Marion Township is a township in Olmsted County, Minnesota, United States. The population was 6,159 at the 2000 census. It contains the census-designated place of Marion.

==History==
Marion Township was organized in 1858.

On April 17th, 2026, an EF2 tornado struck a residential neighborhood within Marion Township, damaging or destroying dozens of homes. The tornado had a path nearly ten miles long and was approximately 200 yards wide at its peak, with wind speeds reported at 130 miles per hour.

==Geography==
According to the United States Census Bureau, the township has a total area of 33.6 square miles (87.0 km^{2}), all land.

==Demographics==
As of the census of 2000, there were 6,159 people, 2,205 households, and 1,744 families residing in the township. The population density was 183.2 PD/sqmi. There were 2,244 housing units at an average density of 66.8 /sqmi. The racial makeup of the township was 95.45% White, 1.40% African American, 0.11% Native American, 0.91% Asian, 0.06% Pacific Islander, 0.75% from other races, and 1.32% from two or more races.

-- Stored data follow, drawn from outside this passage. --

### config.mk
export PLATFORM = sky130hd
export DESIGN_NAME = audctl_rx
export DESIGN_NICKNAME = d
export VERILOG_FILES = /design/src/rtl/audctl_pkg.sv /design/src/rtl/audctl_sync.sv /design/src/rtl/audctl_frame_fsm.sv /design/src/rtl/audctl_decode.sv /design/src/rtl/audctl_rx.sv
export SDC_FILE = /design/constraint.sdc
export NUM_CORES = 1
export LEC_CHECK = 0
export BUFFER_PORTS_ARGS = -buffer_cell sky130_fd_sc_hd__buf_4
export CAP_MARGIN = 40
export CORE_UTILIZATION = 40
export DETAILED_ROUTE_END_ITERATION = 8
export SYNTH_ARGS = -nofsm -noshare
export SYNTH_HDL_FRONTEND = slang
export SYNTH_SLANG_ARGS = --single-unit
### constraint.sdc
create_clock -name clk -period 2.35 [get_ports clk]
set_input_delay 0.235 -clock clk [delete_from_list [all_inputs] [get_ports clk]]
set_output_delay 0.235 -clock clk [all_outputs]
set_load 0.01 [all_outputs]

Hispanic or Latino of any race were 1.70% of the population.

There were 2,205 households, out of which 39.5% had children under the age of 18 living with them, 69.3% were married couples living together, 6.4% had a female householder with no husband present, and 20.9% were non-families. 14.5% of all households were made up of individuals, and 3.9% had someone living alone who was 65 years of age or older. The average household size was 2.79 and the average family size was 3.12.

In the township the population was spread out, with 28.3% under the age of 18, 6.9% from 18 to 24, 31.4% from 25 to 44, 26.5% from 45 to 64, and 7.0% who were 65 years of age or older. he median age was 37 years. For every 100 females, there were 104.4 males. For every 100 females age 18 and over, there were 102.7 males.

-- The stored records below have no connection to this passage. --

### config.mk
export PLATFORM = sky130hd
export DESIGN_NAME = mc_match_timer
export DESIGN_NICKNAME = d
export VERILOG_FILES = /design/src/rtl/mct_pkg.sv /design/src/rtl/mct_rst_sync.sv /design/src/rtl/mct_capture.sv /design/src/rtl/mct_channel.sv /design/src/rtl/mc_match_timer.sv
export SDC_FILE = /design/constraint.sdc
export NUM_CORES = 1
export LEC_CHECK = 0
export ABC_AREA = 1
export BUFFER_PORTS_ARGS = -buffer_cell sky130_fd_sc_hd__buf_2
export CAP_MARGIN = 10
export CORE_MARGIN = 5
export CORE_UTILIZATION = 30
export CTS_CLUSTER_SIZE = 8
export DETAILED_ROUTE_END_ITERATION = 16
export PLACE_DENSITY_LB_ADDON = 0.12
export SLEW_MARGIN = 20
export SYNTH_ARGS = -nofsm -noshare
export SYNTH_HDL_FRONTEND = slang
export SYNTH_HIERARCHICAL = 1
export SYNTH_SLANG_ARGS = --single-unit
### constraint.sdc
create_clock -name clk -period 47.6 [get_ports clk]
set_input_delay 2.38 -clock clk [delete_from_list [all_inputs] [get_ports clk]]
set_output_delay 2.38 -clock clk [all_outputs]
set_load 0.02 [all_outputs]
### src/rtl/mct_pkg.sv
`timescale 1ns/1ps
package mct_pkg;
  localparam int ADDR_W = 8;

  // global words
  localparam logic [ADDR_W-1:0] A_CLKSEL = 8'h00;
  localparam logic [ADDR_W-1:0] A_RUN    = 8'h01;
  localparam logic [ADDR_W-1:0] A_MODE   = 8'h02;

  // offsets inside a per-timer block (block index in addr[7:4])
  localparam logic [3:0] OFS_STAT   = 4'd3;
  localparam logic [3:0] OFS_IER    = 4'd4;
  localparam logic [3:0] OFS_RELOAD = 4'd5;
  localparam logic [3:0] OFS_CAP    = 4'd6;
endpackage

### src/rtl/mct_rst_sync.sv
`timescale 1ns/1ps
module mct_rst_sync (
  input  logic clk,
  input  logic rst_n_in,
  output logic rst_n_out
);
  logic [1:0] sync_q;

  always_ff @(posedge clk or negedge rst_n_in) begin
    if (!rst_n_in) sync_q <= 2'b00;
    else           sync_q <= {sync_q[0], 1'b1};
  end

  assign rst_n_out = sync_q[1];
endmodule

### src/rtl/mct_capture.sv
`timescale 1ns/1ps
module mct_capture #(
  parameter int CNT_W   = 32,
  parameter int CAP_DLY = 4
) (
  input  logic             clk,
  input  logic             rst_n,
  input  logic             trig,
  input  logic [CNT_W-1:0] live,
  output logic [CNT_W-1:0] cap_q
);
  localparam int DLY_W = (CAP_DLY < 2) ? 1 : $clog2(CAP_DLY);

  logic [CNT_W-1:0] pend_q, pend_d, cap_d;
  logic [DLY_W-1:0] left_q, left_d;
  logic             busy_q, busy_d;

  always_comb begin
    pend_d = pend_q;
    left_d = left_q;
    busy_d = busy_q;
    cap_d  = cap_q;
    if (trig) begin
      pend_d = live;
      left_d = DLY_W'(CAP_DLY - 1);
      busy_d = 1'b1;
    end else if (busy_q) begin
      if (left_q == '0) begin
        cap_d  = pend_q;
        busy_d = 1'b0;
      end else begin
        left_d = left_q - 1'b1;
      end
    end
  end

  always_ff @(posedge clk or negedge rst_n) begin
    if (!rst_n) begin
      pend_q <= '0;
      left_q <= '0;
      busy_q <= 1'b0;
      cap_q  <= '0;
    end else begin
      pend_q <= pend_d;
      left_q <= left_d;
      busy_q <= busy_d;
      cap_q  <= cap_d;
    end
  end


  cap_arm_chk: assert property (@(posedge clk) disable iff (!rst_n)
    trig |=> busy_q);

  cap_hold_chk: assert property (@(posedge clk) disable iff (!rst_n)
    (!busy_q && !trig) |=> $stable(cap_q));

  cap_land_chk: assert property (@(posedge clk) disable iff (!rst_n)
    (busy_q && !trig && left_q == '0) |=> (cap_q == $past(pend_q)));
endmodule

### src/rtl/mct_channel.sv
`timescale 1ns/1ps
module mct_channel #(
  parameter int NUM_CMP = 3,
  parameter int CNT_W   = 32,
  parameter int CAP_DLY = 4
) (
  input  logic               clk,
  input  logic               rst_n,
  input  logic               run,
  input  logic [NUM_CMP-1:0] wr_match,
  input  logic               wr_stat,
  input  logic               wr_ier,
  input  logic               wr_reload,
  input  logic               wr_cap,
  input  logic [CNT_W-1:0]   wdata,
  output logic [CNT_W-1:0]   match_q [NUM_CMP],
  output logic [NUM_CMP-1:0] stat_q,
  output logic [NUM_CMP-1:0] ier_q,
  output logic               periodic_q,
  output logic [CNT_W-1:0]   cap_q,
  output logic               irq
);
  logic [CNT_W-1:0]   cnt_q, cnt_d;
  logic [NUM_CMP-1:0] hit, stat_d, clr_mask;

  // comparators and their match registers
  for (genvar k = 0; k < NUM_CMP; k++) begin : g_cmp
    always_ff @(posedge clk or negedge rst_n) begin
      if (!rst_n)           match_q[k] <= '0;
      else if (wr_match[k]) match_q[k] <= wdata;
    end
    assign hit[k] = run && (cnt_q == match_q[k]);


    stat_on_hit_chk: assert property (@(posedge clk) disable iff (!rst_n)
      hit[k] |=> stat_q[k]);
  end

  // counter next state
  always_comb begin
    if (!run)                       cnt_d = '0;
    else if (periodic_q && hit[0])  cnt_d = '0;
    else                            cnt_d = cnt_q + 1'b1;
  end

  // status: match sets, write-1 clears, set wins
  always_comb begin
    clr_mask = wr_stat ? wdata[NUM_CMP-1:0] : '0;
    stat_d   = (stat_q & ~clr_mask) | hit;
  end

  always_ff @(posedge clk or negedge rst_n) begin
    if (!rst_n) begin
      cnt_q      <= '0;
      stat_q     <= '0;
      ier_q      <= '0;
      periodic_q <= 1'b0;
    end else begin
      cnt_q  <= cnt_d;
      stat_q <= stat_d;
      if (wr_ier)    ier_q      <= wdata[NUM_CMP-1:0];
      if (wr_reload) periodic_q <= |wdata;
    end
  end

  assign irq = |(stat_q & ier_q);

  mct_capture #(.CNT_W(CNT_W), .CAP_DLY(CAP_DLY)) u_cap (
    .clk   (clk),
    .rst_n (rst_n),
    .trig  (wr_cap),
    .live  (cnt_q),
    .cap_q (cap_q)
  );


  stopped_zero_chk: assert property (@(posedge clk) disable iff (!rst_n)
    !run |=> (cnt_q == '0));

  count_step_chk: assert property (@(posedge clk) disable iff (!rst_n)
    (run && !(periodic_q && hit[0])) |=> (cnt_q == $past(cnt_q) + CNT_W'(1)));

  periodic_wrap_chk: assert property (@(posedge clk) disable iff (!rst_n)
    (run && periodic_q && hit[0]) |=> (cnt_q == '0));
endmodule

### src/rtl/mc_match_timer.sv
`timescale 1ns/1ps
module mc_match_timer #(
  parameter int NUM_TMR = 3,
  parameter int NUM_CMP = 3,
  parameter int CNT_W   = 32,
  parameter int CS_W    = 2,
  parameter int CAP_DLY = 4
) (
  input  logic                    clk,
  input  logic                    rst_n,
  input  logic                    wr_en,
  input  logic [7:0]              addr,
  input  logic [CNT_W-1:0]        wdata,
  output logic [CNT_W-1:0]        rdata,
  output logic [NUM_TMR-1:0]      irq
);
  import mct_pkg::*;

  localparam int CS_TOT = NUM_TMR * CS_W;

  logic rst_n_s;

  logic [CS_TOT-1:0]  clksel_q, clksel_d;
  logic [NUM_TMR-1:0] run_q, run_d, mode_q, mode_d;
  logic               wr_clksel, wr_run, wr_mode;

  logic [CNT_W-1:0]   match_all [NUM_TMR][NUM_CMP];
  logic [NUM_CMP-1:0] stat_all  [NUM_TMR];
  logic [NUM_CMP-1:0] ier_all   [NUM_TMR];
  logic               per_all   [NUM_TMR];
  logic [CNT_W-1:0]   cap_all   [NUM_TMR];
  logic [CNT_W-1:0]   rdata_c;

  mct_rst_sync u_rst (
    .clk       (clk),
    .rst_n_in  (rst_n),
    .rst_n_out (rst_n_s)
  );

  // global registers
  assign wr_clksel = wr_en && (addr == A_CLKSEL);
  assign wr_run    = wr_en && (addr == A_RUN);
  assign wr_mode   = wr_en && (addr == A_MODE);

  always_comb begin
    clksel_d = wdata[CS_TOT-1:0];
    run_d    = wdata[NUM_TMR-1:0];
    mode_d   = wdata[NUM_TMR-1:0];
  end

  always_ff @(posedge clk or negedge rst_n_s) begin
    if (!rst_n_s) begin
      clksel_q <= '0;
      run_q    <= '0;
      mode_q   <= '0;
    end else begin
      if (wr_clksel) clksel_q <= clksel_d;
      if (wr_run)    run_q    <= run_d;
      if (wr_mode)   mode_q   <= mode_d;
    end
  end

  // timer channels
  for (genvar t = 0; t < NUM_TMR; t++) begin : g_tmr
    logic               blk_wr;
    logic [NUM_CMP-1:0] wr_match;

    assign blk_wr = wr_en && (addr[7:4] == 4'(t + 1));

    for (genvar k = 0; k < NUM_CMP; k++) begin : g_mw
      assign wr_match[k] = blk_wr && (addr[3:0] == 4'(k));
    end

    mct_channel #(.NUM_CMP(NUM_CMP), .CNT_W(CNT_W), .CAP_DLY(CAP_DLY)) u_ch (
      .clk        (clk),
      .rst_n      (rst_n_s),
      .run        (run_q[t]),
      .wr_match   (wr_match),
      .wr_stat    (blk_wr && (addr[3:0] == OFS_STAT)),
      .wr_ier     (blk_wr && (addr[3:0] == OFS_IER)),
      .wr_reload  (blk_wr && (addr[3:0] == OFS_RELOAD)),
      .wr_cap     (blk_wr && (addr[3:0] == OFS_CAP)),
      .wdata      (wdata),
      .match_q    (match_all[t]),
      .stat_q     (stat_all[t]),
      .ier_q      (ier_all[t]),
      .periodic_q (per_all[t]),
      .cap_q      (cap_all[t]),
      .irq        (irq[t])
    );


    irq_masked_chk: assert property (@(posedge clk) disable iff (!rst_n_s)
      (ier_all[t] == '0) |-> !irq[t]);
  end

  // read mux
  always_comb begin
    rdata_c = '0;
    if (addr == A_CLKSEL)    rdata_c = CNT_W'(clksel_q);
    else if (addr == A_RUN)  rdata_c = CNT_W'(run_q);
    else if (addr == A_MODE) rdata_c = CNT_W'(mode_q);
    for (int t = 0; t < NUM_TMR; t++) begin
      if (addr[7:4] == 4'(t + 1)) begin
        for (int k = 0; k < NUM_CMP; k++) begin
          if (addr[3:0] == 4'(k)) rdata_c = match_all[t][k];
        end
        case (addr[3:0])
          OFS_STAT:   rdata_c = CNT_W'(stat_all[t]);
          OFS_IER:    rdata_c = CNT_W'(ier_all[t]);
          OFS_RELOAD: rdata_c = CNT_W'(per_all[t]);
          OFS_CAP:    rdata_c = cap_all[t];
          default:    ;
        endcase
      end
    end
  end

  assign rdata = rdata_c;


  mode_store_chk: assert property (@(posedge clk) disable iff (!rst_n_s)
    wr_mode |=> (mode_q == $past(wdata[NUM_TMR-1:0])));

  clksel_store_chk: assert property (@(posedge clk) disable iff (!rst_n_s)
    (!wr_clksel) |=> $stable(clksel_q));
endmodule

==> results.txt, run 1 <==
Grt ovf - 0
1st-pass router iterations - 7
Setup TNS after final layout - 0 ps
Cell Area, Synth - 35,800 sq um
Sequential power share - 44.6%
Top FF cell, synth - dfrtp_1
CP endpoint kind - primary output
CTS root buf - clkbuf_16
Hold WS - 351.9 ps
Critical path class - input port to primary output
Clock Sinks - 620
Sequential cell area - 15,520 sq um
Arr. time, crit path - 6130 ps
HPWL Detailed - 120,300 um
Crit-path max cell delay - 700 ps
Hold Violations, Final - 0
Hold WC Path Type - flip-flop to flip-flop
Overall power - 1.297 mW
Routed WL per cell - 25.49 um
Die ar. - 126,300 sq um
Data required, critical path - 45,220 ps
ANT nets after route - 0
Hold_buf cts - 0
Commonest non-fill, non-tap cell in the layout - nand2_1
Netlist cell types - 42
Gpl congestion - 0.9403
# rows - 126
Cell count after synthesis - 5,144
Vias per cell - 5.242
NetSw - 376.9 uW
Period Utilization, post-route - 17.88%
IO buf count - 77
Post-synth EDFFs - 0
Gate power share - 9.5%
Fillers - 12,980
P&R area growth vs syn - 10.68%
TritonCTS clock tree - yes
Clock Pin Slew Worst Setup and Hold Paths - 50 ps
Ys async rst share - 100.0%
Max-Cap Viols - 0
RSZ-0062 raised after global routing - false
VDD IR max - 0.02394 mV
Layout cells sized above 1 - 7.203%
Synth Warn # - 6
CP max-delay cell - buf_4
GRT Overall Usage - 26.36%
CTS max path bufs - 3
Placed Cells - 6,536
Area of the multi-input gates - 16,880 sq um
DRC viols - 0
Startpoint types - input port
Ports - 78
Core Area - 118,200 sq um
Fin nets - 5,140
Post-synthesis register bit count - 620
Post-CTS Resized - 0
Die Ht - 355.5 um
Syn avg cell area - 6.960 sq um
Worst-Skew Late Latency - 700 ps
Worst-Margin Slew - 1093 ps
Most used cell, CP - nand2_1
Crit path buffers/inverters - 4
First-pass GRT wire length - 244,800 um
Drt first-iter violations - 4,088
Largest net degree at the start of global routing - 134
Final worst slack - 39,090 ps
Pwr Density - 32.74 nW/um^2
Status - finished, final reports clean
Final cell count without fillers - 6,651
Via count - 34,870
Crit path max fanout - 64
Most frequent cells in the layout - nand2_1 (1,935), dfrtp_1 (619), nor2_1 (588), inv_1 (519), o21ai_0 (240)
Clock Skews - 59.59 ps
Setup bufs post-CTS - 0
Die width - 355.5 um
H-tree level count - 3
Number of CTS-inserted buffers - 89
Post-synthesis sequential area ratio - 43.34%
Sw Share - 29.05%
Routed wire length - 169,500 um
Final setup viols - 0
Initial Util - 30.28%
Initial antenna violation count - 9
Vias in the first global route - 33,500
Leakage Power - 19.90 nW
Clock group share of total power - 45.9%
CP cell instances - buf_2 > nor2_4 > nand2_2 > o21ai_4 > buf_4 > buf_4 > a21oi_1 > nand3_1 > nand3_1 > nand2_1 > o211ai_1 > nand3_1 > nand2_1 > nand2_1 > nand2_1 > nand2_1 > nand2_1 > nand2_1 > a21oi_1 > nor2_1 > buf_2
Relative slew slack - 27.11%
Crit-path leading delay family - buffers and inverters
Pre-CTS setup slack - 39,030 ps
Post-Syn Nets - 5,193
Achievable Freq - 0.1175 GHz
Fin crit period - 8509 ps
Internal - 920.4 uW
Final Slew Violations - 0
metrics by stage:
step	instance area, sq um	utilization [%]
after detailed placement	37180	31.44
final	39630	33.51
after floorplan	35800	-
after CTS	39610	33.50
after global routing	39610	33.50
after global placement	37180	31.44
worst paths after layout:
check	from	endpoint	slack (ps)	cells past startpoint
worst min register to register	u_rst/sync_q[0]	u_rst/sync_q[1]	350	0
max in group asynchronous	u_rst/sync_q[1]	g_tmr[0].u_ch/u_cap/cap_q[12]	44230	3
min in group asynchronous	u_rst/sync_q[1]	g_tmr[2].u_ch/u_cap/cap_q[26]	380	0
worst min-delay path	u_rst/sync_q[0]	u_rst/sync_q[1]	350	0
worst max register to register	u_rst/sync_q[1]	g_tmr[0].u_ch/u_cap/cap_q[12]	44230	3
worst max-delay path	addr[3]	rdata[31]	39090	21
routing by layer:
metal / vias to the layer above / track usage, % / wire, um
met5: - / 0 / 29
met4: 4 / 9.698 / 6475
met3: 258 / 5.989 / 15480
met2: 1558 / 38.13 / 70140
met1: 16990 / 38.33 / 77420
li1: 16050 / - / -
power by group through the flow:
stage / Combinational (mW) / Clock (mW) / Sequential [mW]
after floorplan: 0.0663 / 0 / 0.579
after global placement: 0.121 / 0 / 0.587
after detailed placement: 0.121 / 0 / 0.586
after CTS: 0.122 / 0.609 / 0.577
after global routing: 0.135 / 0.628 / 0.580
final: 0.123 / 0.595 / 0.579
synth_stat cells (37+ instances only):
| cell | number | area (sq um) |
|---|---|---|
| nand2_1 | 1935 | 7263 |
| dfrtp_1 | 620 | 15510 |
| nor2_1 | 600 | 2252 |
| inv_1 | 519 | 1948 |
| o21ai_0 | 240 | 1201 |
| nand4_1 | 166 | 1039 |
| a21oi_1 | 155 | 775.7 |
| nand3_1 | 154 | 770.7 |
| buf_2 | 106 | 530.5 |
| clkbuf_1 | 94 | 352.8 |
| o22ai_1 | 90 | 563.0 |
| xor2_1 | 72 | 630.6 |
| nor3_1 | 71 | 355.3 |
| inv_2 | 37 | 138.9 |
state kept, by name, summed over array words and instances (netlist names), 6 cells and up:
signal,count
g_tmr.u_ch/ier_q,9
g_tmr.u_ch/u_cap/left_q,6
g_tmr.u_ch/u_cap/pend_q,96
clksel_q,6
g_tmr.u_ch/stat_q,9
g_tmr.u_ch/cnt_q,96
g_tmr.u_ch/match_q,288
g_tmr.u_ch/u_cap/cap_q,96
cell families (layout without fill, tap and decap cells):
group,after synthesis,after routing,synth area share [%]
fa+ha+maj,6,6,0.2097
xor+xnor,105,105,2.569
flops,620,620,43.34
other cells,1,7,0.01047
simple gates,3004,3004,34.58
compound gates,546,546,8.314
buf+inv,826,791,9.849
mux,36,36,1.132
area by class of cell:
cell class              instances  area share (%)
inverters                     560           5.327
diodes                          6         0.03789
clock inverters                 9          0.4073
flip-flops and latches        620           39.16
well taps                    1536           4.850
repair buffers                122           1.898
clock buffers                 100           5.725
multi-input cells            3698           42.59
(Power assumes the default switching activity.)
==> run 2: changes to the inputs <==
ABC_AREA = 0   (was 1)
clock period = 6.9 ns   (was 47.6 ns; I/O delays follow)
==> results.txt, run 2 <==
Crit path max fanout - 46 (was 64)
Syn avg cell area - 10.99 sq um (was 6.960 sq um)
Initial Util - 30.29% (was 30.28%)
P&R area growth vs syn - 12.36% (was 10.68%)
Largest net degree at the start of global routing - 163 (was 134)
Max Used Layer - met5 (unchanged)
Die ar. - 120,900 sq um (was 126,300 sq um)
1st-pass router iterations - 6 (was 7)
Cell Area, Synth - 34,220 sq um (was 35,800 sq um)
Pwr Density - 225.2 nW/um^2 (was 32.74 nW/um^2)
DRT met1 WL - 67,240 um (was 77,420 um)
Most frequent cells in the layout - dfrtp_1 (619), mux2_2 (402), xor2_1 (198), xnor2_1 (154), nand2_1 (150) (was nand2_1 (1,935), dfrtp_1 (619), nor2_1 (588), inv_1 (519), o21ai_0 (240))
Ports - 78 (unchanged)
Top-count cell post-synth - dfrtp_1 (was nand2_1)
Internal - 6.289 mW (was 920.4 uW)
DRC viols - 0 (unchanged)
Gpl congestion - 0.9679 (was 0.9403)
Final Slew Violations - 0 (unchanged)
Synth top area share - 45.34% (was 43.34%)
Clock Sinks - 620 (unchanged)
Hold Violations, Final - 0 (unchanged)
Die Ht - 347.7 um (was 355.5 um)
Met3 wire length - 12,290 um (was 15,480 um)
Post-synthesis register bit count - 620 (unchanged)
Period Utilization, post-route - 58.56%
Achievable Freq - 0.2475 GHz
Die width - 347.7 um (was 355.5 um)
TritonCTS clock tree - yes (unchanged)
Netlist cell types - 79 (was 42)
Sequential power share - 44.8% (was 44.6%)
CTS max path bufs - 3 (unchanged)
Max-Cap Viols - 0 (unchanged)
Setup TNS after final layout - 0 ps (unchanged)
Ranking of synthesized cells by area - dfrtp_1 (45%), mux2_2 (13%), xor2_1 (5.1%) (was dfrtp_1 (43%), nand2_1 (20%), nor2_1 (6.3%))
# rows - 123 (was 126)
Layout cells sized above 1 - 28.35% (was 7.203%)
Via count - 26,120 (was 34,870)
Fin crit period - 4041 ps
Grt ovf - 0 (unchanged)
Status - finished, final reports clean (unchanged)
IO buf count - 77 (unchanged)
Dominant cell type by area after synthesis - dfrtp_1 (unchanged)
GRT Overall Usage - 24.21% (was 26.36%)
Post-CTS Resized - 0 (unchanged)
Core Util, Final - 34.03% (was 33.51%)
Largest register FFs - 288 (unchanged)
CTS root buf - clkbuf_16 (unchanged)
Cell count after synthesis - 3,113 (was 5,144)
Data required, critical path - 6550 ps (was 45,220 ps)
Routed wire length - 150,000 um (was 169,500 um)
Sw Share - 27.37% (was 29.05%)
Post-synth EDFFs - 0 (unchanged)
VDD IR max - 0.1712 mV (was 0.02394 mV)
Fin nets - 3,133 (was 5,140)
Worst-case reg-to-reg path depth - 6 (was 3)
Gate power share - 9.1% (was 9.5%)
Post-synthesis sequential area ratio - 45.34% (was 43.34%)
Worst hold stages - 3 (was 0)
Routed WL per cell - 32.57 um (was 25.49 um)
Worst-Margin Slew - 1279 ps (was 1093 ps)
HPWL Detailed - 107,300 um (was 120,300 um)
H-tree level count - 3 (unchanged)
Post-synth top cells - dfrtp_1 (620), mux2_2 (402), xor2_1 (198), xnor2_1 (154), nand2_1 (150) (was nand2_1 (1,935), dfrtp_1 (620), nor2_1 (600), inv_1 (519), o21ai_0 (240))
CP endpoint kind - primary output (unchanged)
Relative slew slack - 13.98% (was 27.11%)
Critical path class - input port to primary output (unchanged)
NetSw - 2.370 mW (was 376.9 uW)
RSZ-0062 raised after global routing - false (unchanged)
Initial antenna violation count - 13 (was 9)
Vias in the first global route - 26,020 (was 33,500)
Worst-Skew Late Latency - 670 ps (was 700 ps)
Hold WS - 181.6 ps (was 351.9 ps)
Met2 wire length - 65,120 um (was 70,140 um)
ANT nets after route - 0 (unchanged)
Vias per cell - 5.672 (was 5.242)
Hold WC Path Type - input port to flip-flop (was flip-flop to flip-flop)
Final setup viols - 0 (unchanged)
Setup bufs post-CTS - 0 (unchanged)
Startpoint types - input port (unchanged)
Post-Syn Nets - 3,162 (was 5,193)
Leakage Power - 17.34 nW (was 19.90 nW)
Synth Warn # - 6 (unchanged)
Fillers - 11,430 (was 12,980)
Commonest non-fill, non-tap cell in the layout - dfrtp_1 (was nand2_1)
Number of CTS-inserted buffers - 88 (was 89)
Arr. time, crit path - 3700 ps (was 6130 ps)
Ys async rst share - 100.0% (unchanged)
Top FF cell, synth - dfrtp_1 (unchanged)
Clock group share of total power - 46.0% (was 45.9%)
Clock Pin Slew Worst Setup and Hold Paths - 50 ps (about the same)
Biggest register - g_tmr.u_ch/match_q (unchanged)
Clock Skews - 36.94 ps (was 59.59 ps)
Core Area - 113,000 sq um (was 118,200 sq um)
Drt first-iter violations - 2,723 (was 4,088)
First-pass GRT wire length - 211,300 um (was 244,800 um)
-- run 2: cell types whose count changed in the layout (fill, tap and decap cells not counted), moves of 51 or more --
| cell | before | now |
|---|---|---|
| nand2_1 | 1935 | 150 |
| inv_1 | 519 | 45 |
| nor2_1 | 588 | 118 |
| mux2_2 | 36 | 402 |
| xor2_1 | 72 | 198 |
| xnor2_1 | 33 | 154 |
| o21ai_0 | 240 | 139 |
| mux2_4 | 0 | 90 |
| nand3_1 | 154 | 64 |
| nor2_2 | 6 | 91 |
| nand4_1 | 166 | 84 |
| nand2b_1 | 0 | 68 |
| o22ai_1 | 90 | 24 |
| nor4_1 | 19 | 70 |
-- run 2: logic make-up after synthesis --
kind of cell	share of synthesized area (%)
muxes	18.65
buffers and inverters	4.227
AOI/OAI and AO/OA	10.41
DFF	45.34
other	0.01096
xor gates and xnor gates	9.010
and+or+nand+nor	12.13
adders and majority gates	0.2194
-- run 2: area by class of cell --
type	instances	area, sq um	share of cell area, %
Timing Repair Buffer	146	1079	2.805
Multi-Input combinational cell	2180	17410	45.29
Clock buffer	100	2288	5.953
Inverter	48	180.2	0.4687
Antenna cell	5	12.51	0.03255
Tap cell	1500	1877	4.882
Sequential cell	620	15520	40.37
Clock inverter	6	78.83	0.2050
-- run 2: metrics by stage --
stage / power (mW) / std cells / worst slack, ps / instance area (sq um)
final: 8.659 / 4605 / 2859 / 38440
after global placement: 4.699 / 4487 / 3020 / 35900
after CTS: 8.748 / 4599 / 3000 / 38400
after detailed placement: 4.707 / 4491 / 3001 / 36010
after global routing: 8.943 / 4600 / 2727 / 38430
after floorplan: 4.314 / 3113 / 892.1 / 34220
-- run 2: timing repair --
| item | CTS | global route |
|---|---|---|
| hold endpoints to repair | 2 | 0 |
| setup endpoints to repair | 0 | 0 |
| hold buffers | 2 | 0 |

The median income for a household in the township was $61,470, and the median income for a family was $66,917. Males had a median income of $38,176 versus $29,867 for females. The per capita income for the township was $25,441. About 0.5% of families and 1.5% of the population were below the poverty line, including 0.7% of those under age 18 and 2.6% of those age 65 or over.